Detection of correlated dynamics on multiple timescales by measurement of the differential relaxation of zero- and double-quantum coherences involving sidechain methyl groups in proteins

Abstract

Multiple effects may lead to significant differences between the relaxation rates of zero-quantum coherences (ZQC) and double-quantum coherences (DQC) generated between a pair of nuclei in solution. These include the interference between the anisotropic chemical shifts of the two nuclei participating in formation of the ZQC or DQC, the individual dipolar interactions of each of the two nuclei with the same proton, and the slow modulation of the isotropic chemical shifts of the two nuclei due to conformational exchange. Motional events that occur on a timescale much faster than the rotational correlation time (ps–ns) influence the first two effects, while the third results from processes that occur on a far slower timescale (μs–ms). An analysis of the differential relaxation of ZQC and DQC is thus informative about dynamics on the fast as well as the slow timescales. We present here an experiment that probes the differential relaxation of ZQC and DQC involving methyl groups in protein sidechains as an extension to our recently proposed experiments for the protein backbone.

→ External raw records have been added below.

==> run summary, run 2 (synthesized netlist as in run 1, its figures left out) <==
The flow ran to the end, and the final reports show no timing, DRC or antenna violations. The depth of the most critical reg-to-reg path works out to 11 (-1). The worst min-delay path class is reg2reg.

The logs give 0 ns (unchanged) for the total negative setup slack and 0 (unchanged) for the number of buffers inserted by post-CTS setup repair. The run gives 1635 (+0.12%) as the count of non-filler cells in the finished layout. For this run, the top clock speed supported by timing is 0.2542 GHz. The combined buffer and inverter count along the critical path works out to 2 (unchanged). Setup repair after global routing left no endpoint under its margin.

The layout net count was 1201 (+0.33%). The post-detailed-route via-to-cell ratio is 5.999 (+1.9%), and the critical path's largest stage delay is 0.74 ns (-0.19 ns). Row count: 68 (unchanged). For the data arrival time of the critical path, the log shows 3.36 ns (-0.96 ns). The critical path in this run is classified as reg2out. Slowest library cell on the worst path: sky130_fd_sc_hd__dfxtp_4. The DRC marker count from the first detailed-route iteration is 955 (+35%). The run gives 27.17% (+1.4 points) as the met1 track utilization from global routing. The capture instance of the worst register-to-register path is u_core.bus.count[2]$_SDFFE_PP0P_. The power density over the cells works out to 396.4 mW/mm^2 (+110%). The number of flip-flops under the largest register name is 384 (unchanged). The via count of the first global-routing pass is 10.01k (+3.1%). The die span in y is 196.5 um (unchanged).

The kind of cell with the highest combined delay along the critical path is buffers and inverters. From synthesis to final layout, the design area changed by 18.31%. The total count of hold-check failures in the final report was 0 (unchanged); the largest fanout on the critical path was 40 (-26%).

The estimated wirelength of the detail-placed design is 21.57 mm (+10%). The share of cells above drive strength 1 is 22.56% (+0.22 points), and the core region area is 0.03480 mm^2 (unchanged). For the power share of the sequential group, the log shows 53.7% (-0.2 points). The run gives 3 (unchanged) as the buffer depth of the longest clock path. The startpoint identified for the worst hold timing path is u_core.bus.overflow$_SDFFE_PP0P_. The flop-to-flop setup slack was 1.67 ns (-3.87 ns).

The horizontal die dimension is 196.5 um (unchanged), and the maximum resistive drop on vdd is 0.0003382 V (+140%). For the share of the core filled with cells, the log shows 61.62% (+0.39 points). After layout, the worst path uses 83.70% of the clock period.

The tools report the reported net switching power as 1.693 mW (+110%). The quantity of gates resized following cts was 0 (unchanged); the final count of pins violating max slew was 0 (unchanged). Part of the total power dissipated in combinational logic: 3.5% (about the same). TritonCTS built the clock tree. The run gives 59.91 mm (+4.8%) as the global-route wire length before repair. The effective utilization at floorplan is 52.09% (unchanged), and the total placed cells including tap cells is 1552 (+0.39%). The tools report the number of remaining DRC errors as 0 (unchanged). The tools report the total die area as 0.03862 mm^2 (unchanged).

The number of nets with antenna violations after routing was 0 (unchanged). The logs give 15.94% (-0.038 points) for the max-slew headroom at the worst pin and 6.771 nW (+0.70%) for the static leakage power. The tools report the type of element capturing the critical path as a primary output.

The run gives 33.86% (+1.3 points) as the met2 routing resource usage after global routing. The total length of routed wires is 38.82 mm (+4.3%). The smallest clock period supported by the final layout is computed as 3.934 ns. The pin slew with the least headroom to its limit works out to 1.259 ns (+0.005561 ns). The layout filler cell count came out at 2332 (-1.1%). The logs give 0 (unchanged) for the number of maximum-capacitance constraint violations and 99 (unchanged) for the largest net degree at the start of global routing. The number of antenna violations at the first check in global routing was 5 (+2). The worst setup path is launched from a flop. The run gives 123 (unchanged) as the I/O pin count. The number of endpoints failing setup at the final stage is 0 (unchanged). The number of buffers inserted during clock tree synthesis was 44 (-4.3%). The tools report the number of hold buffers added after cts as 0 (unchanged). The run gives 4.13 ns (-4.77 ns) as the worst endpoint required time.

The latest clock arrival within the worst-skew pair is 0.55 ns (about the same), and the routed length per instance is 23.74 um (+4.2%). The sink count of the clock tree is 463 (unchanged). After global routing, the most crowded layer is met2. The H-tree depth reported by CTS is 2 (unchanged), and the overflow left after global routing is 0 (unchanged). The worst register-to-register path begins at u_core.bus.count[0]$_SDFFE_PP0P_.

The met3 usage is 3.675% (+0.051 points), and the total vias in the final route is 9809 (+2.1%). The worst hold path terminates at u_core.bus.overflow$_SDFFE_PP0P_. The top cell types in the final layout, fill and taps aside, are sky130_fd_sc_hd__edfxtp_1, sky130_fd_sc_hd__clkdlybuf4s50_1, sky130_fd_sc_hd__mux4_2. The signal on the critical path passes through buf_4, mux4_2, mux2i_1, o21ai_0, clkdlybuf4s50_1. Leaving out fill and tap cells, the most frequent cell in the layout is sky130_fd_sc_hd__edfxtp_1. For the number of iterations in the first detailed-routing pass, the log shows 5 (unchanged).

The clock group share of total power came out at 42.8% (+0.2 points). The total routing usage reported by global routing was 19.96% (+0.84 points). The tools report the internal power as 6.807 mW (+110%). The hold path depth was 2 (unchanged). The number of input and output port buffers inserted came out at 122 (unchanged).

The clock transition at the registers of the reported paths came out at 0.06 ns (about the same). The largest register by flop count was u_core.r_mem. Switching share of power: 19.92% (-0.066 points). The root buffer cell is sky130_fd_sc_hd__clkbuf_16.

We have applied the methodology to 15N, 13C-labeled ubiquitin and used a detailed analysis of the measured relaxation rates using a simple single-axis diffusion model to probe the motional restriction of the C nextH next bond vector where C next is the carbon that is directly bonded to a sidechain methyl carbon (C methyl). Comparison of the present results with the motional restriction of the C nextC methyl bond ( S axis 2 ) reveals that the single-axis diffusion model, while valid in the fringes of the protein and for shorter chain amino acids, proves inadequate in the central protein core for long chain, asymmetrically branched amino acids where more complex motional models are necessary, as is the inclusion of the possibility of correlation between multiple motional modes. In addition, the present measurements report on the modulation of isotropic chemical shifts due to motion on the μs–ms timescale. Three Leu residues (8, 50, and 56) are found to display these effects. These residues lie in regions where chemical shift modulation had been detected previously both in the backbone and sidechain regions of ubiquitin.